After a slow start this spring is looking very promising for our local Butterflies.
Mid April and we’ve already seen Orange Tips, Small Tortoiseshells, Commas, Peacocks, Brimstone’s and Speckled Woods. With the wall to wall sunshine photographing them has proved slightly more challenging. Ideally a bit of cloud cover would be useful as the butterflies will then rest up and spread their wings to catch the heat of sun.
There’s also the challenge of the coronavirus restrictions. I’m a little unsure that carrying around a DSLR plus 300mm lens can count as the 1 hr exercise we’re all allowed. Just glad after many years of watching nature I’ve become an expert at social distancing.
The superb, cryptic camouflage found on the underwing of the male Orange Tip.
A more typical view as this one prepares to bask in the warmth of the spring sunshine.
Wild Cherry – one of the highlights of the local woodlands. This one was planted several years ago on the edge of the local Orchard in memory of a faithful old friend.

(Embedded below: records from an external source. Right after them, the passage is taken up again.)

`src/sv/atom_distance_angle_engine_defines.svh`:
```
// ============================================================================
// Assertion macros for the atom distance and angle engine
// Concurrent checks that vanish when SYNTH is defined.
// ============================================================================
`ifndef ATOM_DISTANCE_ANGLE_ENGINE_DEFINES_SVH
`define ATOM_DISTANCE_ANGLE_ENGINE_DEFINES_SVH

`ifndef SYNTH
// Same-cycle implication, clocked on clk and quiet during reset.
`define ADA_ASSERT_IMP(name, ante, cons) \
    name: assert property (@(posedge clk) disable iff (!rst_n) (ante) |-> (cons)) \
        else $error("ada check failed");
// Next-cycle implication, clocked on clk and quiet during reset.
`define ADA_ASSERT_NEXT(name, ante, cons) \
    name: assert property (@(posedge clk) disable iff (!rst_n) (ante) |=> (cons)) \
        else $error("ada check failed");
`else
`define ADA_ASSERT_IMP(name, ante, cons)
`define ADA_ASSERT_NEXT(name, ante, cons)
`endif

`endif

```
`src/sv/ada_pkg.sv`:
```
// ============================================================================
// ada_pkg
// Shared widths, codes and the CORDIC arc tangent table.
// ============================================================================
package ada_pkg;

    // Table geometry and coordinate format.
    localparam int MAX_ATOMS  = 64;
    localparam int ATOM_IDX_W = $clog2(MAX_ATOMS);
    localparam int COORD_W    = 24;
    localparam int WORD_W     = 3 * COORD_W;
    localparam int COUNT_W    = 7;

    // Configuration port.
    localparam int APB_ADDR_W = 3;
    localparam logic [APB_ADDR_W-1:0] ADDR_ATOM_COUNT = 3'd0;

    // Command codes.
    localparam logic [1:0] CMD_WRITE = 2'd0;
    localparam logic [1:0] CMD_DIST  = 2'd1;
    localparam logic [1:0] CMD_ANGLE = 2'd2;
    localparam logic [1:0] CMD_NOP   = 2'd3;

    // Status codes.
    localparam logic [1:0] STAT_OK       = 2'd0;
    localparam logic [1:0] STAT_RANGE    = 2'd1;
    localparam logic [1:0] STAT_ZERO_LEN = 2'd2;

    // Result value width.
    localparam int VALUE_W = 25;

    // Square root unit: radicand up to 2^60, root up to 2^30.
    localparam int SQ_IN_W  = 61;
    localparam int SQ_OUT_W = 31;
    localparam logic [SQ_IN_W-1:0] SQ_TOP_BIT  = 61'(1) << 60;
    localparam logic [SQ_IN_W-1:0] COS_ONE_SQ  = 61'(1) << 60;

    // Cosine divider: Q30 result.
    localparam int DIV_W    = 50;
    localparam int COS_FRAC = 30;
    localparam int COS_W    = COS_FRAC + 1;
    localparam logic [COS_W-1:0] COS_ONE = 31'(1) << COS_FRAC;

    // CORDIC rotation.
    localparam int CORDIC_STEPS = 24;
    localparam int CORDIC_W     = 34;
    localparam int Z_W          = 27;
    localparam logic signed [Z_W-1:0] ANGLE_Q24_PI = 27'sd52707179;

    // Arc tangent of 2^-k in Q24 radians.
    function automatic logic [23:0] ada_atan(input logic [4:0] k);
        logic [23:0] a;
        case (k)
            5'd0:    a = 24'd13176795;
            5'd1:    a = 24'd7778716;
            5'd2:    a = 24'd4110060;
            5'd3:    a = 24'd2086331;
            5'd4:    a = 24'd1047214;
            5'd5:    a = 24'd524117;
            5'd6:    a = 24'd262123;
            5'd7:    a = 24'd131069;
            5'd8:    a = 24'd65536;
            5'd9:    a = 24'd32768;
            5'd10:   a = 24'd16384;
            5'd11:   a = 24'd8192;
            5'd12:   a = 24'd4096;
            5'd13:   a = 24'd2048;
            5'd14:   a = 24'd1024;
            5'd15:   a = 24'd512;
            5'd16:   a = 24'd256;
            5'd17:   a = 24'd128;
            5'd18:   a = 24'd64;
            5'd19:   a = 24'd32;
            5'd20:   a = 24'd16;
            5'd21:   a = 24'd8;
            5'd22:   a = 24'd4;
            5'd23:   a = 24'd2;
            default: a = 24'd0;
        endcase
        return a;
    endfunction

endpackage

```
`src/sv/ada_isqrt.sv`:
```
// ============================================================================
// ada_isqrt
// Rounded integer square root, one result bit per cycle.
// ============================================================================
module ada_isqrt (
    input  logic                        clk,
    input  logic                        rst_n,
    input  logic                        start,
    input  logic [ada_pkg::SQ_IN_W-1:0]  radicand,
    output logic                        done,
    output logic [ada_pkg::SQ_OUT_W-1:0] root
);
    import ada_pkg::*;

    logic [SQ_IN_W-1:0]  rem_reg;
    logic [SQ_IN_W-1:0]  bit_reg;
    logic [SQ_IN_W:0]    r_reg;
    logic [SQ_OUT_W-1:0] root_reg;
    logic                run_reg;
    logic                rnd_reg;
    logic                done_reg;
    logic [SQ_IN_W:0]    trial;
    logic                take;

    // Trial subtraction of the current step.
    assign trial = r_reg + {1'b0, bit_reg};
    assign take  = ({1'b0, rem_reg} >= trial);

    // Step control: run until the lowest bit, then round.
    always_ff @(posedge clk or negedge rst_n)
    begin
        if (!rst_n)
        begin
            run_reg  <= 1'b0;
            rnd_reg  <= 1'b0;
            done_reg <= 1'b0;
        end
        else
        begin
            done_reg <= rnd_reg;
            if (start)
            begin
                run_reg <= 1'b1;
                rnd_reg <= 1'b0;
            end
            else if (run_reg && bit_reg[0])
            begin
                run_reg <= 1'b0;
                rnd_reg <= 1'b1;
            end
            else if (rnd_reg)
            begin
                rnd_reg <= 1'b0;
            end
        end
    end

    // Remainder and partial root.
    always_ff @(posedge clk)
    begin
        if (start)
        begin
            rem_reg <= radicand;
            r_reg   <= '0;
            bit_reg <= SQ_TOP_BIT;
        end
        else if (run_reg)
        begin
            if (take)
            begin
                rem_reg <= rem_reg - trial[SQ_IN_W-1:0];
                r_reg   <= (r_reg >> 1) + {1'b0, bit_reg};
            end
            else
            begin
                r_reg <= r_reg >> 1;
            end
            bit_reg <= bit_reg >> 2;
        end
        // Round to nearest: bump when the remainder exceeds the root.
        if (rnd_reg)
        begin
            root_reg <= r_reg[SQ_OUT_W-1:0] + SQ_OUT_W'({1'b0, rem_reg} > r_reg);
        end
    end

    assign done = done_reg;
    assign root = root_reg;

endmodule

```
`config.mk`:
```
export PLATFORM = sky130hd
export DESIGN_NAME = ada_isqrt
export DESIGN_NICKNAME = d
export VERILOG_FILES = /design/src/sv/atom_distance_angle_engine_defines.svh /design/src/sv/ada_pkg.sv /design/src/sv/ada_isqrt.sv
export SDC_FILE = /design/constraint.sdc
export NUM_CORES = 1
export LEC_CHECK = 0
export BUFFER_PORTS_ARGS = -buffer_cell sky130_fd_sc_hd__buf_2
export CAP_MARGIN = 20
export CORE_MARGIN = 8
export CORE_UTILIZATION = 63
export DETAILED_ROUTE_END_ITERATION = 16
export PLACE_DENSITY = 0.78
export RECOVER_POWER = 100
export SETUP_SLACK_MARGIN = 0.05
export SYNTH_ARGS = -nofsm -noshare
export SYNTH_HDL_FRONTEND = slang
export SYNTH_SLANG_ARGS = --single-unit
```
`constraint.sdc`:
```
create_clock -name clk -period 10.7 [get_ports clk]
set_input_delay 2.675 -clock clk [delete_from_list [all_inputs] [get_ports clk]]
set_output_delay 2.675 -clock clk [all_outputs]
set_load 0.01 [all_outputs]
```
==> results of run 1 <==
==> kinds of logic after synthesis <==
logic type / after synthesis
and+or+nand+nor: 656
muxes: 42
AOI/OAI and AO/OA: 608
buffers and inverters: 190
DFF: 188
xor gates and xnor gates: 171
adders and majority gates: 189
==> critical path: stages, from the launching register on <==
cell	delay (ns)
sky130_fd_sc_hd__dfxtp_1	0.51
sky130_fd_sc_hd__ha_1	0.33
sky130_fd_sc_hd__a31oi_1	0.29
sky130_fd_sc_hd__nor4_1	0.11
sky130_fd_sc_hd__a211oi_1	0.22
sky130_fd_sc_hd__a21oi_1	0.13
sky130_fd_sc_hd__nor2_1	0.43
sky130_fd_sc_hd__o21a_1	0.36
sky130_fd_sc_hd__o21a_1	0.19
sky130_fd_sc_hd__o21bai_1	0.13
sky130_fd_sc_hd__a31oi_1	0.44
sky130_fd_sc_hd__o21ai_0	0.18
sky130_fd_sc_hd__xnor2_1	0.17
sky130_fd_sc_hd__ha_1	0.43
sky130_fd_sc_hd__and3_1	0.28
sky130_fd_sc_hd__nand3_1	0.22
sky130_fd_sc_hd__nor3_1	0.38
sky130_fd_sc_hd__nand4b_1	0.17
sky130_fd_sc_hd__nand2_1	0.13
sky130_fd_sc_hd__or3_1	0.11
sky130_fd_sc_hd__nor3_1	0.06
sky130_fd_sc_hd__o21bai_1	1.41
sky130_fd_sc_hd__nand2_2	0.20
sky130_fd_sc_hd__o21ai_4	0.41
sky130_fd_sc_hd__clkbuf_1	1.06
==> final timing paths <==
kind                               endpoint  depth (start not counted)  slack [ns]         from
worst max-delay path            rem_reg[42]                         24        1.92    r_reg[10]
worst min-delay path            bit_reg[12]                          2        0.56  bit_reg[12]
worst max register to register  rem_reg[42]                         24        1.92    r_reg[10]
worst min register to register  bit_reg[12]                          2        0.56  bit_reg[12]
max in group asynchronous           run_reg                          1        8.51        rst_n
min in group asynchronous              done                          1        2.01        rst_n
==> area by class of cell <==
class                      count  area [um^2]
clock buffer                  18          450
clock inverter                14          143
fill                        2247         8650
inverter                      86          323
multi-input combinational   1666        11400
sequential                   188         4700
tap                          341          427
timing repair buffer         107          504
==> power by group through the flow <==
| stage | clock [mW] | combinational (mW) | sequential, mW |
|---|---|---|---|
| finish | 0.656 | 2.37 | 1.11 |
| floorplan | 0 | 1.82 | 1.07 |
| CTS | 0.657 | 2.34 | 1.10 |
| global route | 0.688 | 2.60 | 1.12 |
| detailed placement | 0 | 2.32 | 1.11 |
| global placement | 0 | 2.27 | 1.12 |
==> layer usage <==
layer	wire, um	vias up	GRT usage [%]	share of wire (%)
li1	-	7645	-	-
met1	20700	7351	38.0	44
met2	21900	754	46.6	46
met3	3490	96	3.65	7.4
met4	1400	0	9.14	3.0
met5	0	-	0	0
==> stage by stage <==
stage	total power [mW]	cell area (um^2)	cells
4_1_cts	4.10	18100	2419
5_1_grt	4.41	18000	2420
3_3_place_gp	3.39	17500	2387
6_report	4.13	18000	2420
2_1_floorplan	2.90	16900	2044
3_5_place_dp	3.44	17500	2387
==> cell usage in the layout, fill, tap and decap left out, types with 37 or more instances in the layout <==
master                     count
sky130_fd_sc_hd__nand2_1     193
sky130_fd_sc_hd__ha_1        188
sky130_fd_sc_hd__xnor2_1     124
sky130_fd_sc_hd__clkbuf_1     39
sky130_fd_sc_hd__edfxtp_1     92
sky130_fd_sc_hd__mux2i_1      37
sky130_fd_sc_hd__nand4_1      60
sky130_fd_sc_hd__xor2_1       46
sky130_fd_sc_hd__nor2_1      167
sky130_fd_sc_hd__nand3_1      75
sky130_fd_sc_hd__a31oi_1      65
sky130_fd_sc_hd__dfxtp_1      93
sky130_fd_sc_hd__a21o_1       77
sky130_fd_sc_hd__inv_1        84
sky130_fd_sc_hd__buf_2        61
sky130_fd_sc_hd__o21ai_0     150
sky130_fd_sc_hd__a21oi_1     114
==> run summary, run 1 <==
The run finished, with violations left. The checks that failed: max-capacitance violations, max-slew violations. Setup repair after global routing left no endpoint under its margin. The normalized max-slew margin came out at -149%. The wire length per cell after detailed routing is 19.6 um. The cell area after technology mapping is 16900 um^2.

Ranked by instance count, the synthesized netlist is headed by sky130_fd_sc_hd__nand2_1 (193), sky130_fd_sc_hd__ha_1 (188), sky130_fd_sc_hd__nor2_1 (167). The number of flip-flops under the largest register name came out at 62. The number of iterations in the first detailed-routing pass came out at 7. Buffers added to address setup during post-CTS repair amount to 0.

The launching element type of the critical path is a register. The count of pins on the block boundary is 96. The total half-perimeter wirelength after legalization and detailed placement is 35800 um.

The root buffer cell chosen for the clock tree is sky130_fd_sc_hd__clkbuf_16. The clock latency at the later pin of the worst-skew pair came out at 0.45 ns. The highest clock rate is 114 MHz. The net count of the mapped netlist is 2297. Data on the critical path is required at its endpoint by 10.75 ns. The final estimated routing congestion in global placement came out at 1.00.

The internal portion of the total power is 2.23 mW. Global routing finished with a remaining overflow of 0. The starting utilization of the core area is 63.5%. Of all nets on the critical path, the largest fanout is 23. The total area inside the core boundary comes to 26700 um^2.

The setup skew after layout is 0.0172 ns. The final net count came out at 2319. The horizontal extent of the die is 180 um. The kind of end point of the critical path is a register. The leakage power figure is 7.02 nW. The number of register bits inferred by synthesis is 188. The dominant combinational cell family by area after synthesis is compound AO/OA/AOI/OAI gates. The cell with the most instances after synthesis is sky130_fd_sc_hd__nand2_1.

Summed over all instances, the cell type with the most area after synthesis is sky130_fd_sc_hd__edfxtp_1. The count of final setup violators came out at 0. The via count came out at 15800. The data arrival time of the critical path came out at 8.83 ns.

The first global-routing pass estimated 76500 um of wire. The maximum vdd ir drop is 0.158 mV. The total count of max-transition violations in the final report came out at 313. The share of total power in combinational logic came out at 57.3%. Setup total negative slack on the finished layout was measured at 0 ns. In the routed layout, each cell is associated on average with a via count of 6.55.

The number of design rule violations left after detail routing is 0. The fraction of layout instances using a drive strength above 1 came out at 7.07%. The die outline area is 32400 um^2.

The number of flops mapped to enable cells by yosys is 92. The portion of netlist area occupied by mux cells came out at 2.52%. TritonCTS built the clock tree. Of the available clock period, the critical path in the final layout requires 82.0%. The synthesis warning total is 0.

The number of buffers inserted by hold repair at cts came out at 0. The clock-pin slew on the worst setup and hold paths came out at 0.08 ns. The clock sink total came out at 188.

The total of buffers placed on input and output ports came out at 95. The H-tree was split into 4 levels. The final worst slack is 1.92 ns.

The placement row count is 60. Summing the areas of all compound-gate instances in the mapped netlist gives 23.7% of the synthesized area. Dividing total power by cell area gives a power density of 230 nW/um^2.

Registers are responsible for 26.9% of the overall power. The classification of the worst-slack hold path is reg -> reg. The pin count of the biggest net entering global routing is 86. The portion of synthesized cell area occupied by the leading cell type came out at 16.3%. At the end of the flow the core is filled with cells to 67.5%. The area share of xor/xnor cells in the synthesized design came out at 8.84%. By area the synthesized netlist is led by sky130_fd_sc_hd__edfxtp_1 (16%), sky130_fd_sc_hd__ha_1 (14%), sky130_fd_sc_hd__dfxtp_1 (11%), sky130_fd_sc_hd__xnor2_1 (6.5%), sky130_fd_sc_hd__o21ai_0 (4.4%). The share of async-settable or async-resettable flops after synthesis is 1.60%. The antenna cell count is 0. The floorplan die height came out at 180 um. The count of nets left with antenna violations after detail routing came out at 0. The reported max-cap violation count came out at 7. The count of final hold-check violations came out at 0. The number of antenna violations at the first check in global routing came out at 0. TritonCTS created 17 clock buffers. Net switching is 46.1% of the power. Timing analysis after detailed placement gives a worst setup slack of 2.77 ns.

The synthesized netlist devotes 18.5% of its cell area to simple gates. The maximum buffer depth of the clock tree is 2. The final worst hold slack came out at 0.559 ns. The clock period minus final worst setup slack is 8.78 ns. The most used flip-flop cell after synthesis is sky130_fd_sc_hd__dfxtp_1.

The share of synthesized cell area in full adder, half adder and majority cells came out at 14.0%. The critical path in this run is classified as reg -> reg. For the pin with the worst max-slew slack, the measured transition is 3.73 ns. For this block, the initial DRC count from the detailed router was 1732. The synthesis-to-layout area growth came out at 6.27%. The clock share of power is 15.9%. The synthesized instance count came out at 2044. The register area share after synthesis is 27.8%. The combined global-route utilization of all metal layers is 28.3%.

Gates resized during post-CTS repair numbered 0. The distinct cell type count of the synthesized netlist is 83. The average cell area after synthesis came out at 8.28 um^2. The via count of the first global-routing pass came out at 15000. The total detailed-routing wirelength came out at 47500 um. The net switching power is 1.91 mW.
(Power assumes the default switching activity.)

Orange Tip on Cuckoo flower/Lady’s Smock.
With Lady’s Smock being relatively common across the Mersey Valley this appears to be the 1st choice in food plants. The female Orange Tip lays her eggs directly into the flower with the young caterpillars emerging inside the safety of the seedpod to enjoy a meal of nutritious seeds.
A Peacock Butterfly nectaring on apple blossom. The tattered and torn hind wings suggest its overwintered before emerging to lay eggs on the local Nettles.